We have a mouse. Not a welcome mouse. Not a cheerful friend who squeaks adorably and nibbles cheese in a charming fashion. This one gnaws at the corners of things and leaves droppings in the cabinets. I am not pleased. I am, in fact, embarrassed. As if my house is unclean. Which it is, but not pest-level unclean. Or so I thought.
Our guest is a lovely shade of brown. I know this because last night when I returned home it was on the counter; I watched as it scurried into an oven vent. Not long after, the oven was on for several very, very hot hours. Coincidence? You decide.
The turkey was delicious. There was no mousearoma in our supper. I was a tad disappointed.

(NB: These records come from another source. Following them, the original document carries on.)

**config.mk**
```make
export PLATFORM = sky130hd
export DESIGN_NAME = mult_div_unit_flat
export DESIGN_NICKNAME = d
export VERILOG_FILES = /design/src/rtl/mult_div_unit_if.sv /design/src/rtl/mult_div_unit.sv /design/src/flat_wrapper.sv
export SDC_FILE = /design/constraint.sdc
export NUM_CORES = 1
export LEC_CHECK = 0
export ABC_AREA = 1
export CORE_MARGIN = 2
export CORE_UTILIZATION = 40
export DETAILED_ROUTE_END_ITERATION = 10
export PLACE_DENSITY_LB_ADDON = 0.2
export SLEW_MARGIN = 5
export SYNTH_ARGS = -nofsm -noshare
export SYNTH_HDL_FRONTEND = slang
export SYNTH_SLANG_ARGS = --single-unit
```
**constraint.sdc**
```tcl
create_clock -name i_CLK -period 18 [get_ports i_CLK]
set_input_delay 1.8 -clock i_CLK [delete_from_list [all_inputs] [get_ports i_CLK]]
set_output_delay 1.8 -clock i_CLK [all_outputs]
set_load 0.01 [all_outputs]
```
**src/rtl/mult_div_unit_if.sv**
```systemverilog
// mult_div_unit_if: issue/result bundle between the execute stage and the HI/LO multiply-divide unit.
interface mult_div_unit_if #(parameter int DATA_WIDTH = 32);
  logic start;
  logic [1:0] op;
  logic [DATA_WIDTH-1:0] src_a;
  logic [DATA_WIDTH-1:0] src_b;
  logic abort;
  logic write_hi;
  logic write_lo;
  logic [DATA_WIDTH-1:0] write_data;
  logic [DATA_WIDTH-1:0] hi;
  logic [DATA_WIDTH-1:0] lo;
  logic busy;
  logic done;
  modport master(output start, op, src_a, src_b, abort, write_hi, write_lo, write_data, input hi, lo, busy, done);
  modport slave(input start, op, src_a, src_b, abort, write_hi, write_lo, write_data, output hi, lo, busy, done);
endinterface

```
**src/rtl/mult_div_unit.sv**
```systemverilog
// mult_div_unit: iterative shift-add multiply / restoring divide with HI/LO registers.
// Fixed latency: one bit per cycle on magnitudes, then a single sign-fixup cycle.
module mult_div_unit #(
  parameter int DATA_WIDTH = 32,
  parameter int CNT_WIDTH = 6
) (
  input logic i_CLK,
  input logic i_RST,
  mult_div_unit_if.slave bus
);
  localparam int W = DATA_WIDTH;
  localparam logic [1:0] IDLE = 2'd0, MUL = 2'd1, DIV = 2'd2, FIX = 2'd3;
  logic [1:0] state;
  logic [CNT_WIDTH-1:0] cnt;
  logic [W-1:0] a, b, hi, lo, abs_a, abs_b, quo, rem;
  logic [2*W-1:0] acc, prod;
  logic [W:0] mul_sum, div_t, div_diff;
  logic neg_q, neg_r, is_div, done, sgn, div_ge, last;
  // For divides, a keeps the raw dividend so divide-by-zero can return it in HI.
  always_comb begin
    sgn = ~bus.op[0];
    abs_a = sgn && bus.src_a[W-1] ? -bus.src_a : bus.src_a;
    abs_b = sgn && bus.src_b[W-1] ? -bus.src_b : bus.src_b;
    mul_sum = {1'b0, acc[2*W-1:W]} + (acc[0] ? {1'b0, a} : '0);
    div_t = acc[2*W-1:W-1];
    div_diff = div_t - {1'b0, b};
    div_ge = ~div_diff[W];
    prod = neg_q ? -acc : acc;
    quo = b == '0 ? '1 : neg_q ? -acc[W-1:0] : acc[W-1:0];
    rem = b == '0 ? a : neg_r ? -acc[2*W-1:W] : acc[2*W-1:W];
    last = cnt == CNT_WIDTH'(W - 1);
  end
  always_ff @(posedge i_CLK or posedge i_RST) begin
    if (i_RST) begin
      state <= IDLE;
      cnt <= '0;
      a <= '0;
      b <= '0;
      acc <= '0;
      hi <= '0;
      lo <= '0;
      neg_q <= 1'b0;
      neg_r <= 1'b0;
      is_div <= 1'b0;
      done <= 1'b0;
    end else begin
      done <= 1'b0;
      if (state == IDLE) begin
        if (bus.start && !bus.abort) begin
          state <= bus.op[1] ? DIV : MUL;
          cnt <= '0;
          a <= bus.op[1] ? bus.src_a : abs_a;
          b <= abs_b;
          acc <= {{W{1'b0}}, bus.op[1] ? abs_a : abs_b};
          neg_q <= sgn & (bus.src_a[W-1] ^ bus.src_b[W-1]);
          neg_r <= sgn & bus.src_a[W-1];
          is_div <= bus.op[1];
        end else if (!bus.start) begin
          if (bus.write_hi) hi <= bus.write_data;
          if (bus.write_lo) lo <= bus.write_data;
        end
      end else if (bus.abort) begin
        state <= IDLE;
      end else if (state == FIX) begin
        state <= IDLE;
        done <= 1'b1;
        hi <= is_div ? rem : prod[2*W-1:W];
        lo <= is_div ? quo : prod[W-1:0];
      end else begin
        cnt <= cnt + CNT_WIDTH'(1);
        if (last) state <= FIX;
        acc <= state == MUL ? {mul_sum, acc[W-1:1]} : {div_ge ? div_diff[W-1:0] : div_t[W-1:0], acc[W-2:0], div_ge};
      end
    end
  end
  assign bus.hi = hi;
  assign bus.lo = lo;
  assign bus.busy = state != IDLE;
  assign bus.done = done;
endmodule

```
**src/flat_wrapper.sv**
```systemverilog
// flat-port wrapper written by rule: the top's interface ports become plain ports
module mult_div_unit_flat 
#(
  parameter int DATA_WIDTH = 32,
  parameter int CNT_WIDTH = 6
)
  (i_CLK, i_RST, bus_start, bus_op, bus_src_a, bus_src_b, bus_abort, bus_write_hi, bus_write_lo, bus_write_data, bus_hi, bus_lo, bus_busy, bus_done);
  mult_div_unit_if #(.DATA_WIDTH(DATA_WIDTH)) bus_i ();
  input logic i_CLK;
  input logic i_RST;
  input wire logic [$bits(bus_i.start)-1:0] bus_start;
  input wire logic [$bits(bus_i.op)-1:0] bus_op;
  input wire logic [$bits(bus_i.src_a)-1:0] bus_src_a;
  input wire logic [$bits(bus_i.src_b)-1:0] bus_src_b;
  input wire logic [$bits(bus_i.abort)-1:0] bus_abort;
  input wire logic [$bits(bus_i.write_hi)-1:0] bus_write_hi;
  input wire logic [$bits(bus_i.write_lo)-1:0] bus_write_lo;
  input wire logic [$bits(bus_i.write_data)-1:0] bus_write_data;
  output wire logic [$bits(bus_i.hi)-1:0] bus_hi;
  output wire logic [$bits(bus_i.lo)-1:0] bus_lo;
  output wire logic [$bits(bus_i.busy)-1:0] bus_busy;
  output wire logic [$bits(bus_i.done)-1:0] bus_done;
  assign bus_i.start = bus_start;
  assign bus_i.op = bus_op;
  assign bus_i.src_a = bus_src_a;
  assign bus_i.src_b = bus_src_b;
  assign bus_i.abort = bus_abort;
  assign bus_i.write_hi = bus_write_hi;
  assign bus_i.write_lo = bus_write_lo;
  assign bus_i.write_data = bus_write_data;
  assign bus_hi = bus_i.hi;
  assign bus_lo = bus_i.lo;
  assign bus_busy = bus_i.busy;
  assign bus_done = bus_i.done;
  mult_div_unit #(.DATA_WIDTH(DATA_WIDTH), .CNT_WIDTH(CNT_WIDTH)) u_core (.i_CLK(i_CLK), .i_RST(i_RST), .bus(bus_i));
endmodule
```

Demon Dog remains aloof from the excitement of mouse hunting. I am disappointed. He has terrier blood; he should be intent on defeating this unwelcome addition to our family. Instead he drapes himself before the kitchen's heating vent, or claims the entire floor in front of the woodstove, basking in warmth. I need a cat. Bonus? A cat would leave room for me to warm my toes.
The rodent -- or, more realistically, rodents, because they multiply and scrabble inside walls and the noises, oh, the noises and imaginings of wee beasts test-tasting the niblet-like toes of my children -- has thus far ignored the peanut-butter baited traps. I've escalated to raisin bread. Who can resist raisin bread?
In the meantime I wash and wipe and sweep the neglected corners of my home. The children are being trained ever more enthusiastically how to clean up spills and put food away. I check the traps and sweep again. I obsessively empty the crumb tray of the toaster, denying cruel and sinister thoughts that liken a simple household appliance to the electric chair.
Scrubbing and fuming gives me time to ponder boundaries. The summer place in Vermont is rife with mice, but I do not mind them so much. We visit only every other summer, while they make it their home year-round. We are the invaders there. They disappear at our noisesome tromping. Some nights they take advantage of my carelessness -- striated tooth marks in an apple on the counter, a missing corner from the loaf of bread atop the refrigerator. They cannot be excluded, anyway. There are gaps and openings in walls and at corners. It is a camp, a transitory place. Here, in this house? The presence of a mouse disrupts the sense of solidity and security of my home. It is an unwelcome reminder that I do not truly control my little world. Perhaps I should be grateful. Maybe I will -- after the traps do their vile work, and I claim my home again.